An alternative to the above is to have a proxy server sitting between your client and the REST API. Requests to the API can only go through the proxy server. The client logs in and gets a cookie from https://secure.example.com using basic auth. The client then continues to make requests to secure.example.com and secure.example.com then makes requests to your API and returns the data back to the client.
Anyway, hopefully enough info to give you food for thought.

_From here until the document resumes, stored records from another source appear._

Context: an optimization exercise on an open-source flow, tuned for small area and a short achievable clock period. The choices shown serve that exercise and are no tape-out recipe.
RTL that was checked went through simulation tests only; none was proved equivalent to the original.
Power figures rest on the tool's default switching activity, not on a simulated workload.

// mult_top
module mult_top(
    input clk,
    input  [15:0] x,
    input  [15:0] y,
    output [31:0] p_out
    );
    wire [2:0] on0, tw0, ng0;
    genvar g;
    generate for (g = 0; g < 3; g = g + 1) begin : benc
        wire b2 = x[11+2*g], b1 = x[10+2*g], b0 = x[9+2*g];
        assign on0[g] = b1 ^ b0;
        assign tw0[g] = (b2 ^ b1) & ~(b1 ^ b0);
        assign ng0[g] = b2 & ~(b1 & b0);           
    end endgenerate
    wire sx0 = x[9];
    wire [9:0] ax = x[9:0] ^ {10{sx0}};
    wire l3 = ax[8], l2 = ax[7], l1 = ax[6], l0 = |ax[5:0];
    wire h80 = l3, h70 = ~l3 & l2, h60 = ~l3 & ~l2 & l1, h00 = ~l3 & ~l2 & ~l1 & l0;
    wire [8:0] x20 = {ax[8] & ~h80, ax[7] & ~h70, ax[6] & ~h60, ax[5:1], ax[0] & ~h00};
    wire ps = x[9] ^ y[15];
    wire [15:0] ya = y ^ {16{y[15]}};
    wire zy = ~(ya[14] | ya[13] | ya[12]);
    wire [9:0] xs = zy ? 10'd0 : ({1'b0, x20} ^ {10{ps}});
    wire [12:0] oa0 = ya[14] ? {xs[9], xs, 2'b0} : ya[13] ? {{2{xs[9]}}, xs, 1'b0} : {{3{xs[9]}}, xs};
    reg [15:0] y1; reg [2:0] on, tw, ng; reg sx, h8, h7, h6, h0; reg [12:0] oa1;
    always @(posedge clk) begin
        y1 <= y; on <= on0; tw <= tw0; ng <= ng0;
        sx <= sx0; h8 <= h80; h7 <= h70; h6 <= h60; h0 <= h00; oa1 <= oa0;
    end
    wire b0_0 = (y1[0]&on[0])^ng[0];
    wire b0_1 = ((y1[1]&on[0])|(y1[0]&tw[0]))^ng[0];
    wire b0_2 = ((y1[2]&on[0])|(y1[1]&tw[0]))^ng[0];
    wire b0_3 = ((y1[3]&on[0])|(y1[2]&tw[0]))^ng[0];
    wire b0_4 = ((y1[4]&on[0])|(y1[3]&tw[0]))^ng[0];
    wire b0_5 = ((y1[5]&on[0])|(y1[4]&tw[0]))^ng[0];
    wire b0_6 = ((y1[6]&on[0])|(y1[5]&tw[0]))^ng[0];
    wire b0_7 = ((y1[7]&on[0])|(y1[6]&tw[0]))^ng[0];
    wire b0_8 = ((y1[8]&on[0])|(y1[7]&tw[0]))^ng[0];
    wire b0_9 = ((y1[9]&on[0])|(y1[8]&tw[0]))^ng[0];
    wire b0_10 = ((y1[10]&on[0])|(y1[9]&tw[0]))^ng[0];
    wire b0_11 = ((y1[11]&on[0])|(y1[10]&tw[0]))^ng[0];
    wire b0_12 = ((y1[12]&on[0])|(y1[11]&tw[0]))^ng[0];
    wire b0_13 = ((y1[13]&on[0])|(y1[12]&tw[0]))^ng[0];
    wire b0_14 = ((y1[14]&on[0])|(y1[13]&tw[0]))^ng[0];
    wire b0_15 = ((y1[15]&on[0])|(y1[14]&tw[0]))^ng[0];
  ...
clock: 5.0 ns
lec_check: 0
cap_margin: 20
core_margin: 2
core_utilization: 60
setup_slack_margin: 1.3
slew_margin: 20
standard.sh (not shown) runs the stock make flow with config.mk's settings and CLKGATE_MAP_FILE= SYNTH_SCRIPT=/design/flow/synth_recipe.tcl, a recipe that flattens the netlist after the stock synthesis.
==> flow/flow/run.sh <==
#!/bin/bash
# The standard layout; the only change is the port buffer cell (buf_1 instead of the default).
set -euo pipefail
export BUFFER_PORTS_ARGS="-buffer_cell sky130_fd_sc_hd__buf_1"
bash standard.sh > standard.log 2>&1
The starting point completed without violations.
Rerun with:
--- a/flow/design.v
+++ b/flow/design.v
@@ -202,15 +202,17 @@
     wire q118 = (b2_13&q81)|(b2_13&q80)|(q81&q80);
     wire q119 = b1_16^b2_14^q82;
     wire q120 = (b1_16&b2_14)|(b1_16&q82)|(b2_14&q82);
     wire q121 = 1'b1^b2_15;
     wire q122 = 1'b1&b2_15;
     wire [31:0] ra = {1'b1,b2_16,q121,q119,q117,q115,q113,q111,q109,q107,q105,q103,q101,q99,q97,q95,q93,q91,q89,q87,q85,q83,ob[9],ob[8],ob[7],ob[6],ob[5],ob[4],ob[3],ob[2],ob[1],ob[0]};
     wire [31:0] rb = {1'b0,q122,q120,q118,q116,q114,q112,q110,q108,q106,q104,q102,q100,q98,q96,q94,q92,q90,q88,q86,q84,b0_0,1'b0,1'b0,1'b0,1'b0,1'b0,1'b0,1'b0,1'b0,1'b0,1'b0};
     wire [16:0] lo = ra[15:0] + rb[15:0];
-    reg [15:0] r2lo; reg r2c; reg [15:0] r2a, r2b;
+    wire [8:0] mid = ra[23:16] + rb[23:16];
+    reg [15:0] r2lo; reg [7:0] r2mid; reg r2c; reg [7:0] r2a, r2b; reg r2mc;
     always @(posedge clk) begin
-        r2lo <= lo[15:0]; r2c <= lo[16]; r2a <= ra[31:16]; r2b <= rb[31:16];
+        r2lo <= lo[15:0]; r2mid <= mid[7:0]; r2c <= lo[16]; r2a <= ra[31:24]; r2b <= rb[31:24]; r2mc <= mid[8];
     end
-    wire [16:0] h3 = {r2a, 1'b1} + {r2b, r2c};
-    assign p_out = {h3[16:1], r2lo};
+    wire [8:0] m3 = r2mid + {{7{1'b0}}, r2c};
+    wire [7:0] h3 = r2a + r2b + (m3[8] | r2mc);    
+    assign p_out = {h3, m3[7:0], r2lo};
 endmodule
=>
- wire length is lower by 6.4%
- global-route usage is higher by 0.22 points
- synthesized cell count is lower by 4.0%
- worst setup slack gets worse by 0.21 ns
- sequential power is lower by about 4%
- cell count is lower by 1.1%

xenon:
Starting RTL as in the previous note.
==> flow/config.mk <==
export PLATFORM = sky130hd
export DESIGN_NAME = mult_top
export DESIGN_NICKNAME = mult_top
export VERILOG_FILES = /design/flow/design.v
export SDC_FILE = /design/flow/constraint.sdc
export NUM_CORES = 4
export LEC_CHECK = 0
export CAP_MARGIN = 20
export CORE_MARGIN = 2
export CORE_UTILIZATION = 60
export SETUP_SLACK_MARGIN = 1.6
export SLEW_MARGIN = 20
==> flow/constraint.sdc <==
create_clock -name core_clock -period 5.0 [get_ports {clk}]
set_input_delay 1.0000 -clock core_clock [delete_from_list [all_inputs] [get_ports {clk}]]
set_output_delay 1.0000 -clock core_clock [all_outputs]
set_load 0.01 [all_outputs]
Scripts as last shown in full above: flow/flow/run.sh
For lagoon, these inputs were changed with respect to xenon:
--- a/flow/design.v
+++ b/flow/design.v
@@ -197,20 +197,20 @@
     wire q113 = q49^q76^q77;
     wire q114 = (q49&q76)|(q49&q77)|(q76&q77);
     wire q115 = q50^q79^q78;
     wire q116 = (q50&q79)|(q50&q78)|(q79&q78);
     wire q117 = b2_13^q81^q80;
     wire q118 = (b2_13&q81)|(b2_13&q80)|(q81&q80);
     wire q119 = b1_16^b2_14^q82;
     wire q120 = (b1_16&b2_14)|(b1_16&q82)|(b2_14&q82);
     wire q121 = 1'b1^b2_15;
     wire q122 = 1'b1&b2_15;
     wire [31:0] ra = {1'b1,b2_16,q121,q119,q117,q115,q113,q111,q109,q107,q105,q103,q101,q99,q97,q95,q93,q91,q89,q87,q85,q83,ob[9],ob[8],ob[7],ob[6],ob[5],ob[4],ob[3],ob[2],ob[1],ob[0]};
     wire [31:0] rb = {1'b0,q122,q120,q118,q116,q114,q112,q110,q108,q106,q104,q102,q100,q98,q96,q94,q92,q90,q88,q86,q84,b0_0,1'b0,1'b0,1'b0,1'b0,1'b0,1'b0,1'b0,1'b0,1'b0,1'b0};
-    wire [16:0] lo = ra[15:0] + rb[15:0];
-    reg [15:0] r2lo; reg r2c; reg [15:0] r2a, r2b;
+    wire [14:0] lo = ra[13:0] + rb[13:0];
+    reg [13:0] r2lo; reg r2c; reg [17:0] r2a, r2b;
     always @(posedge clk) begin
-        r2lo <= lo[15:0]; r2c <= lo[16]; r2a <= ra[31:16]; r2b <= rb[31:16];
+        r2lo <= lo[13:0]; r2c <= lo[14]; r2a <= ra[31:14]; r2b <= rb[31:14];
     end
-    wire [16:0] h3 = {r2a, 1'b1} + {r2b, r2c};
-    assign p_out = {h3[16:1], r2lo};
+    wire [18:0] h3 = {r2a, 1'b1} + {r2b, r2c};
+    assign p_out = {h3[18:1], r2lo};
 endmodule
==> comparison <==
- lagoon vs xenon: total power draw up in lagoon
- Compare xenon and lagoon | XOR/XNOR share of the synthesized area lower: lagoon
- Summary of lagoon over xenon: post-route worst setup slack now sits higher; multi-input gate share of the layout cell area shrank by 0.15 points; combined global-route utilization of all metal layers now sits higher; layout clock buffer count moved down; non-clock buffer instance count of the final layout shows a reduction of about 9%.
- The higher proportion of synthesized chip area in sequential cells came out of xenon.
- Power attributed to the clock group in lagoon is about 17% above xenon.
The RTL of lagoon was laid out without a check of its function.

== rev 12 ==
mult_top again, from the RTL that the note above started with.
Settings: LEC_CHECK=0, CAP_MARGIN=20, CORE_MARGIN=2, CORE_UTILIZATION=60, SETUP_SLACK_MARGIN=1.75, SLEW_MARGIN=20; clock period 5.0 ns.
Scripts as last shown in full above: flow/flow/run.sh
In summary, rev 12 completed successfully, with a layout that passed the timing, DRC and antenna checks.
Input changes introduced in rev 13 (baseline for comparison: rev 12):
--- a/flow/design.v
+++ b/flow/design.v
@@ -202,15 +202,37 @@
     wire q118 = (b2_13&q81)|(b2_13&q80)|(q81&q80);
     wire q119 = b1_16^b2_14^q82;
     wire q120 = (b1_16&b2_14)|(b1_16&q82)|(b2_14&q82);
     wire q121 = 1'b1^b2_15;
     wire q122 = 1'b1&b2_15;
     wire [31:0] ra = {1'b1,b2_16,q121,q119,q117,q115,q113,q111,q109,q107,q105,q103,q101,q99,q97,q95,q93,q91,q89,q87,q85,q83,ob[9],ob[8],ob[7],ob[6],ob[5],ob[4],ob[3],ob[2],ob[1],ob[0]};
     wire [31:0] rb = {1'b0,q122,q120,q118,q116,q114,q112,q110,q108,q106,q104,q102,q100,q98,q96,q94,q92,q90,q88,q86,q84,b0_0,1'b0,1'b0,1'b0,1'b0,1'b0,1'b0,1'b0,1'b0,1'b0,1'b0};
-    wire [16:0] lo = ra[15:0] + rb[15:0];
-    reg [15:0] r2lo; reg r2c; reg [15:0] r2a, r2b;
+    wire [14:0] lo = ra[13:0] + rb[13:0];
+    wire [17:0] gg = ra[31:14] & rb[31:14];    
+    wire [17:0] pp = ra[31:14] ^ rb[31:14];    
+    reg [13:0] r2lo; reg r2c; reg [17:0] r2g, r2p;
     always @(posedge clk) begin
-        r2lo <= lo[15:0]; r2c <= lo[16]; r2a <= ra[31:16]; r2b <= rb[31:16];
+        r2lo <= lo[13:0]; r2c <= lo[14]; r2g <= gg; r2p <= pp;
     end
-    wire [16:0] h3 = {r2a, 1'b1} + {r2b, r2c};
-    assign p_out = {h3[16:1], r2lo};
+    wire [17:0] cy;
+    ks18 pfx(.g({r2g[16:0], r2c}), .p({r2p[16:0], 1'b0}), .c(cy));
+    assign p_out = {r2p ^ cy, r2lo};
 endmodule
+module ks18(input [17:0] g, input [17:0] p, output [17:0] c);
+    wire [17:0] gl [0:5];
+    wire [17:0] pl [0:5];
+    assign gl[0] = g;
+    assign pl[0] = p;
+    genvar l, i;
+    generate for (l = 0; l < 5; l = l + 1) begin : lv
+        for (i = 0; i < 18; i = i + 1) begin : bt
+            if ((i >> l) & 1) begin : op
+                assign gl[l+1][i] = gl[l][i] | (pl[l][i] & gl[l][((i >> l) << l) - 1]);
+                assign pl[l+1][i] = pl[l][i] & pl[l][((i >> l) << l) - 1];
+            end else begin : pass
+                assign gl[l+1][i] = gl[l][i];
+                assign pl[l+1][i] = pl[l][i];
+            end
+        end
+    end endgenerate
+    assign c = gl[5];
+endmodule
### Flow results
Per the comparison of rev 13 with rev 12, gate count after technology mapping fell by about 3.4%, transition time at the pin with the least slew margin rose by 160 ps. When rev 13 is measured against rev 12, its final worst-path cycle share turns out 4.2 points higher. NOTE: die extent in x in rev 13 falls short of that of rev 12. Going from rev 12 to rev 13, combinational power share decreased by 9.8 points relative to the old numbers, clock skew grew by 3.1 ps, final critical path time including I/O delays and setup now larger, global router's overall resource usage higher, post-synthesis to final-layout area growth went down.
Function not checked in rev 13: the RTL went through the layout flow alone.

## before
Another version of the RTL of mult_top (not shown whole).
Size: roughly 670 cells after synthesis, ~65 I/O pins, about 6300 um2 of cells after synthesis.
export LEC_CHECK = 0
export CAP_MARGIN = 20
export CORE_MARGIN = 2
export CORE_UTILIZATION = 60
export SETUP_SLACK_MARGIN = 1.75
export SLEW_MARGIN = 20
create_clock -name core_clock -period 5.0 [get_ports {clk}]
Scripts as last shown in full above: flow/flow/run.sh
Setup changes, before to after
-- flow/design.v --
<<< before, line 207
    wire [31:0] ra = {1'b1,b2_16,q121,q119,q117,q115,q113,q111,q109,q107,q105,q103,q101,q99,q97,q95,q93,q91,q89,q87,q85,q83,ob[9],ob[8],ob[7],ob[6],ob[5],ob[4],ob[3],ob[2],ob[1],ob[0]};
    wire [31:0] rb = {1'b0,q122,q120,q118,q116,q114,q112,q110,q108,q106,q104,q102,q100,q98,q96,q94,q92,q90,q88,q86,q84,b0_0,1'b0,1'b0,1'b0,1'b0,1'b0,1'b0,1'b0,1'b0,1'b0,1'b0};
    wire [14:0] lo = ra[13:0] + rb[13:0];
    wire [17:0] gg = ra[31:14] & rb[31:14];    
    wire [17:0] pp = ra[31:14] ^ rb[31:14];    
    reg [13:0] r2lo; reg r2c; reg [17:0] r2g, r2p;
    always @(posedge clk) begin
        r2lo <= lo[13:0]; r2c <= lo[14]; r2g <= gg; r2p <= pp;
    end
    wire [17:0] cy;
    ks18 pfx(.g({r2g[16:0], r2c}), .p({r2p[16:0], 1'b0}), .c(cy));
    assign p_out = {r2p ^ cy, r2lo};
endmodule
module ks18(input [17:0] g, input [17:0] p, output [17:0] c);
    wire [17:0] gl [0:5];
    wire [17:0] pl [0:5];
    assign gl[0] = g;
    assign pl[0] = p;
    genvar l, i;
    generate for (l = 0; l < 5; l = l + 1) begin : lv
        for (i = 0; i < 18; i = i + 1) begin : bt
            if (i >= (1 << l)) begin : op
                assign gl[l+1][i] = gl[l][i] | (pl[l][i] & gl[l][i - (1 << l)]);
>>> after, line 207
    wire [31:0] ra = {1'b1,b2_16,q121,q119,q117,q115,q113,q111,q109,q107,q105,q103,q101,q99,q97,q95,q93,q91,q89,q87,q85,q83,ob[9],ob[8],ob[7],ob[6],ob[5],ob[4],ob[3],ob[2],ob[1],ob[0]};
    wire [31:0] rb = {1'b0,q122,q120,q118,q116,q114,q112,q110,q108,q106,q104,q102,q100,q98,q96,q94,q92,q90,q88,q86,q84,b0_0,1'b0,1'b0,1'b0,1'b0,1'b0,1'b0,1'b0,1'b0,1'b0,1'b0};
    wire [12:0] lo = ra[11:0] + rb[11:0];
    wire [19:0] gg = ra[31:12] & rb[31:12];    
    wire [19:0] pp = ra[31:12] ^ rb[31:12];    
    reg [11:0] r2lo; reg r2c; reg [19:0] r2g, r2p;
    always @(posedge clk) begin
        r2lo <= lo[11:0]; r2c <= lo[12]; r2g <= gg; r2p <= pp;
    end
    wire [19:0] cy;
    ks20 pfx(.g({r2g[18:0], r2c}), .p({r2p[18:0], 1'b0}), .c(cy));
    assign p_out = {r2p ^ cy, r2lo};
endmodule
module ks20(input [19:0] g, input [19:0] p, output [19:0] c);
    wire [19:0] gl [0:5];
    wire [19:0] pl [0:5];
    assign gl[0] = g;
    assign pl[0] = p;
    genvar l, i;
    generate for (l = 0; l < 5; l = l + 1) begin : lv
        for (i = 0; i < 20; i = i + 1) begin : bt
            if (i >= (1 << l)) begin : op
                assign gl[l+1][i] = gl[l][i] | (pl[l][i] & gl[l][i - (1 << l)]);
Notes after the runs:
after: die height is 0.66 um higher than what before reported. Summary of after over before: met3 capacity usage during global routing shows an increase of 1.3 points, share of the cycle needed by the critical path after routing +1.7 points. Density: after denser than before. after vs. before: quantity of hold-fixing buffers added after cts shows no meaningful change; number of flip-flops and latches has increased. Delta (after minus before): clock skew increased 0.0050 ns, worst path setup slack after routing moved down. before → after: routed metal-1 wirelength higher, clock tree cell share of total cell area level, worst hold slack fell 0.0033 ns. Placed wire-length estimate after detailed placement, after vs before: down slightly.
For after, only the layout was checked, not whether the RTL still works.

==> static timing again, ports no longer ideal <==
How much do the figures lean on ideal ports? The routed layouts below were timed once more, with nothing changed but the port constraints. Step 1, drivers: a clkbuf_16 drives clk and a buf_2 each remaining input, both assumed. Step 2, shift: input delay + t, output delay - t, t = (earliest + latest rising clock arrival at the registers) / 2. This alone moves slack from input paths to output paths. a / b / c = ideal / step 1 / step 2; a / b = the first two.
| run | t (ns) | setup slack, ns | latest minus earliest clock arrival (ns) | worst register clock-pin slew, ns |
|---|---|---|---|---|
| the first run of note 1 | 0.398 | 1.485 / 1.450 / 1.554 | 0.013 / 0.013 | 0.09 / 0.09 |
| the second run of note 1 | 0.396 | 1.271 / 1.237 / 1.384 | 0.014 / 0.014 | 0.09 / 0.09 |
| xenon | 0.399 | 1.667 / 1.632 / 1.756 | 0.014 / 0.013 | 0.09 / 0.09 |
| lagoon | 0.404 | 1.693 / 1.657 / 1.932 | 0.011 / 0.011 | 0.09 / 0.09 |
| rev 12 | 0.403 | 1.774 / 1.738 / 1.856 | 0.014 / 0.014 | 0.09 / 0.09 |
| rev 13 | 0.397 | 1.563 / 1.529 / 1.908 | 0.017 / 0.017 | 0.10 / 0.10 |
| before | 0.398 | 1.858 / 1.824 / 1.927 | 0.010 / 0.010 | 0.09 / 0.09 |
| after | 0.398 | 1.772 / 1.737 / 1.896 | 0.015 / 0.015 | 0.10 / 0.10 |
After both steps every run listed still meets setup and hold.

You can view how to work with sub domains and cookies by checking out this answer: Creating a javascript cookie on a domain and reading it across sub domains
Regarding Bad Idea #3:
I've known for awhile that I can use http://jsbeautifier.org to deobfuscate anything that is obfuscated using http://dean.edwards.name/packer/ with the "Shrink variables" checkbox &/or the "Base62 encode" checkbox. So JavaScript is totally insecure & shouldn't be relied upon for saving any sort of SSL encryption, nor user auth tokens, nor editable account stats in the browser. Otherwise someone would simply try to edit their game account & give themselves +10 million game coins.
When everything goes over SSL it only protects against "man-in-the-middle" attacks. It's really a "server-bot-in-the-middle" attack. It doesn't prevent the end-user from being a hacker themselves.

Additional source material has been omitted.